Desportivo de Maputo
- Full name: Grupo Desportivo de Maputo
- Founded: 1921; 104 years ago
- Ground: Estádio Nacional do Zimpeto Maputo, Mozambique
- Capacity: 8,000; 42,000
- Manager: Dário Monteiro
- League: Moçambola
- 2019: 5th
| Home colours | Away colours |

= GD Maputo =

Association football club in Mozambique

Grupo Desportivo de Maputo, usually known as Desportivo de Maputo, Desportivo Maputo or by the acronym GDM, is an association football club from Maputo, Mozambique.

==History==
The club was founded on May 31, 1921, as Grupo Desportivo de Lourenço Marques by Professor Sá Couto, José Maria Rodrigues, Alfredo Fragoso, Américo Costa, Martinho Carvalho Durão and Professor Cabanelas. It was an affiliate team of Lisbon-based Sport Lisboa e Benfica. In 1976, after Mozambique's independence from Portugal, the club was renamed to Grupo Desportivo de Maputo. The club's logo was also changed.

1925 Desportivo won the District Championship of Lourenço Marques, a competition held between 1922 and 1961. A further eleven wins followed. In 1957 Desportivo achieved its first of altogether eight Mozambican championships 1956, which was held first in 1956. The club won its last national championship in 2006. In 2012 Desportivo was relegated for the first time.

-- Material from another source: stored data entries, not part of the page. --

**src/hdl/priv_mode_pkg.sv**
```systemverilog
package priv_mode_pkg;

   // Width of a stack pointer word.
   localparam int SP_WIDTH = 32;
   // Operating-mode control bit positions.
   localparam int CTRL_USER_BIT = 0;
   localparam int CTRL_ALT_STACK_BIT = 1;
   localparam int CTRL_WIDTH = 2;
   // Number of low stack pointer bits forced to zero.
   localparam int SP_ALIGN_BITS = 2;
   // Reset values.
   localparam logic [1:0] CTRL_RESET = 2'h0;
   localparam logic [31:0] SP_RESET = 32'h0000_0000;

   // Combined level and mode, one-hot.
   typedef enum logic [2:0]
   {
      ST_PRIV_THREAD = 3'b001,
      ST_PRIV_HANDLER = 3'b010,
      ST_USER_THREAD = 3'b100
   } op_state_e;

endpackage : priv_mode_pkg

```
**src/hdl/privilege_mode_tracker.sv**
```systemverilog
// Summary of operation
// - Only three states: privileged handler, privileged thread, user thread.
// - Handler mode while servicing an exception, thread mode otherwise.
// - User level blocks restricted instructions, special and config registers, debug.
// - A blocked user-level access raises a fault instead of being performed.
// - Privileged level permits every access with no access fault.
// - Two separate stack pointers, main and process, are held.
// - Process stack pointer used only in user thread mode, main otherwise.
// - Control bit 0: zero privileged thread, one user thread.
// - Control bit 1 is stored but does not select the stack in any mode; cleared on exception entry, held zero in handler.
// - Low two stack pointer bits are ignored and read as zero.
module privilege_mode_tracker
(
   // Clock and reset.
   input wire logic clk,
   input wire logic reset,
   // Exception sequencing from the core.
   input wire logic exc_entry,
   input wire logic exc_return,
   // Control register write (privileged thread only).
   input wire logic ctrl_wr,
   input wire logic [priv_mode_pkg::CTRL_WIDTH-1:0] ctrl_wdata,
   // Stack pointer write to the active pointer.
   input wire logic sp_wr,
   input wire logic [priv_mode_pkg::SP_WIDTH-1:0] sp_wdata,
   // Access check request.
   input wire logic acc_req,
   input wire logic acc_restricted,
   // Status outputs.
   output logic [2:0] op_state,
   output logic privileged,
   output logic handler_mode,
   output logic [priv_mode_pkg::CTRL_WIDTH-1:0] ctrl_value,
   output logic use_process_sp,
   output logic [priv_mode_pkg::SP_WIDTH-1:0] active_sp,
   output logic [priv_mode_pkg::SP_WIDTH-1:0] main_stack_pointer,
   output logic [priv_mode_pkg::SP_WIDTH-1:0] process_stack_pointer,
   // Access result, one cycle after the request.
   output logic acc_grant,
   output logic acc_fault
);
   import priv_mode_pkg::*;

   op_state_e state_reg;
   op_state_e state_next;
   logic [CTRL_WIDTH-1:0] ctrl_reg;
   logic [CTRL_WIDTH-1:0] ctrl_next;
   logic [SP_WIDTH-1:0] msp_reg;
   logic [SP_WIDTH-1:0] psp_reg;
   logic grant_reg;
   logic fault_reg;
   logic user_now;
   logic psp_sel;
   logic [SP_WIDTH-1:0] sp_aligned;

   // Control writes take effect only from privileged thread code; user code cannot
   // raise its own level, which is why a user-level write is refused below.
   assign user_now = (state_reg == ST_USER_THREAD);
   assign sp_aligned = {sp_wdata[SP_WIDTH-1:SP_ALIGN_BITS], {SP_ALIGN_BITS{1'b0}}};

   // Next state from exception entry, return and control bit 0.
   always_comb
   begin
      state_next = state_reg;
      case (state_reg)
         ST_PRIV_THREAD:
         begin
            if (exc_entry)
               state_next = ST_PRIV_HANDLER;
            else if (ctrl_wr && ctrl_wdata[CTRL_USER_BIT])
               state_next = ST_USER_THREAD;
         end
         ST_PRIV_HANDLER:
         begin
            if (exc_return && !exc_entry)
               state_next = ctrl_reg[CTRL_USER_BIT] ? ST_USER_THREAD : ST_PRIV_THREAD;
         end
         ST_USER_THREAD:
         begin
            if (exc_entry)
               state_next = ST_PRIV_HANDLER;
         end
         default:
            state_next = ST_PRIV_THREAD;
      endcase
   end

   // State register.
   always_ff @(posedge clk)
   begin
      if (reset)
         state_reg <= ST_PRIV_THREAD;
      else
         state_reg <= state_next;
   end

   // Next control bits; bit 1 is cleared on exception entry because handler has no alternate stack.
   always_comb
   begin
      ctrl_next = ctrl_reg;
      if (exc_entry)
         ctrl_next[CTRL_ALT_STACK_BIT] = 1'b0;
      else if (ctrl_wr && state_reg == ST_PRIV_THREAD)
         ctrl_next = ctrl_wdata;
   end

   // Control register.
   always_ff @(posedge clk)
   begin
      if (reset)
         ctrl_reg <= CTRL_RESET;
      else
         ctrl_reg <= ctrl_next;
   end

   assign psp_sel = (state_next == ST_USER_THREAD);

   always_ff @(posedge clk)
   begin
      if (reset)
      begin
         msp_reg <= SP_RESET;
         psp_reg <= SP_RESET;
      end
      else if (sp_wr && !exc_entry)
      begin
         if (user_now)
            psp_reg <= sp_aligned;
         else
            msp_reg <= sp_aligned;
      end
   end

   // Access check: a restricted access at user level faults, everything else is granted.
   always_ff @(posedge clk)
   begin
      if (reset)
      begin
         grant_reg <= 1'b0;
         fault_reg <= 1'b0;
      end
      else
      begin
         grant_reg <= acc_req && !(user_now && acc_restricted);
         fault_reg <= acc_req && user_now && acc_restricted;
      end
   end

   // Registered outputs.
   always_ff @(posedge clk)
   begin
      if (reset)
      begin
         op_state <= ST_PRIV_THREAD;
         privileged <= 1'b1;
         handler_mode <= 1'b0;
         use_process_sp <= 1'b0;
      end
      else
      begin
         op_state <= state_next;
         privileged <= (state_next != ST_USER_THREAD);
         handler_mode <= (state_next == ST_PRIV_HANDLER);
         use_process_sp <= psp_sel;
      end
   end

   // Stack mirrors lag their holding registers by one cycle. The control mirror and the stack
   // selection use next-cycle values, so these outputs never disagree with the shown mode.
   always_ff @(posedge clk)
   begin
      if (reset)
      begin
         ctrl_value <= CTRL_RESET;
         main_stack_pointer <= SP_RESET;
         process_stack_pointer <= SP_RESET;
         active_sp <= SP_RESET;
      end
      else
      begin
         ctrl_value <= ctrl_next;
         main_stack_pointer <= msp_reg;
         process_stack_pointer <= psp_reg;
         active_sp <= psp_sel ? psp_reg : msp_reg;
      end
   end

   assign acc_grant = grant_reg;
   assign acc_fault = fault_reg;
endmodule : privilege_mode_tracker

```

Most famous of all players from Desportivo is Mário Coluna, who won with Benfica amongst others the European Champion's Cup of 1961 and 1962 and achieved with Portugal the third place in the 1966 World Cup.

==Stadium==
The club plays their home matches at Estádio Nacional do Zimpeto, which has a maximum capacity of 42,000 people.

==Club colors==
The club colors are black and white.

==Achievements==

===Football===
- Championship of Mozambique:
 colonial era (2): 1957, 1964.
 after independence (6): 1977, 1978, 1983, 1988, 1995, 2006.
- District Championship of Lourenço Marques: (12)
1925, 1926, 1927, 1929, 1937, 1944, 1945, 1946, 1952, 1956, 1957, 1959.

- Cup of Mozambique: (2)
1981, 2006.

- Honour Cup of Maputo: (2)
2007, 2008.

===Roller Hockey===
- Championship of Mozambique: (15)
1976, 1987, 1994, 1995, 1996, 1997, 1998, 1999, 2000, 2001, 2002, 2003, 2004, 2006, 2010.

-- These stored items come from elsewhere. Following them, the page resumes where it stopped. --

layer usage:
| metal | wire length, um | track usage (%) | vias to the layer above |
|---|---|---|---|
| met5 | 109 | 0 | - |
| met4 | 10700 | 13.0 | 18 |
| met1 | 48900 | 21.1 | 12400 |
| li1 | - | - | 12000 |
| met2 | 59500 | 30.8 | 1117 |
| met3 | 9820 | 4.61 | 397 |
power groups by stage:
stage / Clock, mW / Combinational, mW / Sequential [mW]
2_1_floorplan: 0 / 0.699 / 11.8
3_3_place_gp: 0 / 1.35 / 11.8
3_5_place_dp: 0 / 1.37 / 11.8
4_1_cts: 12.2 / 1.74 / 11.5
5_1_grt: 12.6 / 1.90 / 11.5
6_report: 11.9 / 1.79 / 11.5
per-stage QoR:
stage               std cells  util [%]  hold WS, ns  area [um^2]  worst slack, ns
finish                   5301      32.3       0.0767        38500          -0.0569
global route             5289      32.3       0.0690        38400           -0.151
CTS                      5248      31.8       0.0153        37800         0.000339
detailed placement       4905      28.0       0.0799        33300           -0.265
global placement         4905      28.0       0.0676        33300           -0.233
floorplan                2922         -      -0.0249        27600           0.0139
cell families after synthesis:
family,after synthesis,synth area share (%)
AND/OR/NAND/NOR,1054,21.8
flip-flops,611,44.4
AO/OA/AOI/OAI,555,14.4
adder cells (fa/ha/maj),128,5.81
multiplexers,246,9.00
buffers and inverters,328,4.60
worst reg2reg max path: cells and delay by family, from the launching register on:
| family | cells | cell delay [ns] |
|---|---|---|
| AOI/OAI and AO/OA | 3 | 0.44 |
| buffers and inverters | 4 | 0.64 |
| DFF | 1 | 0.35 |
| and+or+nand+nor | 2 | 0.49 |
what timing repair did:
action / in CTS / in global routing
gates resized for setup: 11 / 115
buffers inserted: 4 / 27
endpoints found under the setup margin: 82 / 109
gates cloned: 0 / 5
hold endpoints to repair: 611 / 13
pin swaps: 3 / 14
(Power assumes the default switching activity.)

- Championship of Portugal: (3)
1969, 1971, 1973.

==Performance in African competitions==
- CAF Champions League: 1 appearance
2006–07: Last 32 - Lost against Mamelodi Sundowns (3–1 on aggregate)

- CAF Cup Winners' Cup: 1 appearance
1989–90: Semi-finals - Lost against BCC Lions (7–3 on aggregate)

==Current squad==

| No. | Pos. | Nation | Player |
|---|---|---|---|
| 1 | GK | BRA | Caio |
| 2 | DF | MOZ | Mayunda |
| 3 | DF | MOZ | Sidique |
| 4 | DF | MOZ | Jotamo |
| 5 | DF | MOZ | Josue |
| 6 | DF | MOZ | Marito |
| 7 | MF | MOZ | Nelinho |
| 8 | MF | MOZ | Muandro |
| 9 | FW | MOZ | Pequenino |
| 10 | FW | MOZ | Nito |

| No. | Pos. | Nation | Player |
|---|---|---|---|
| 11 | MF | MOZ | Jair |
| 12 | FW | MOZ | Lalá |
| 13 | MF | MOZ | Geraldo |
| 15 | GK | MOZ | Victor |
| 16 | FW | MOZ | Lanito |
| 17 | DF | MOZ | Duda |
| 19 | MF | MOZ | Claúdio |
| 22 | FW | MOZ | Ivan António |
| 24 | GK | MOZ | Marcelino |
| 28 | DF | MOZ | Zeid |

==Other sports==
Besides football, Desportivo de Maputo also has other sports sections, such as athletics, basketball, five-a-side football, rink hockey, and swimming.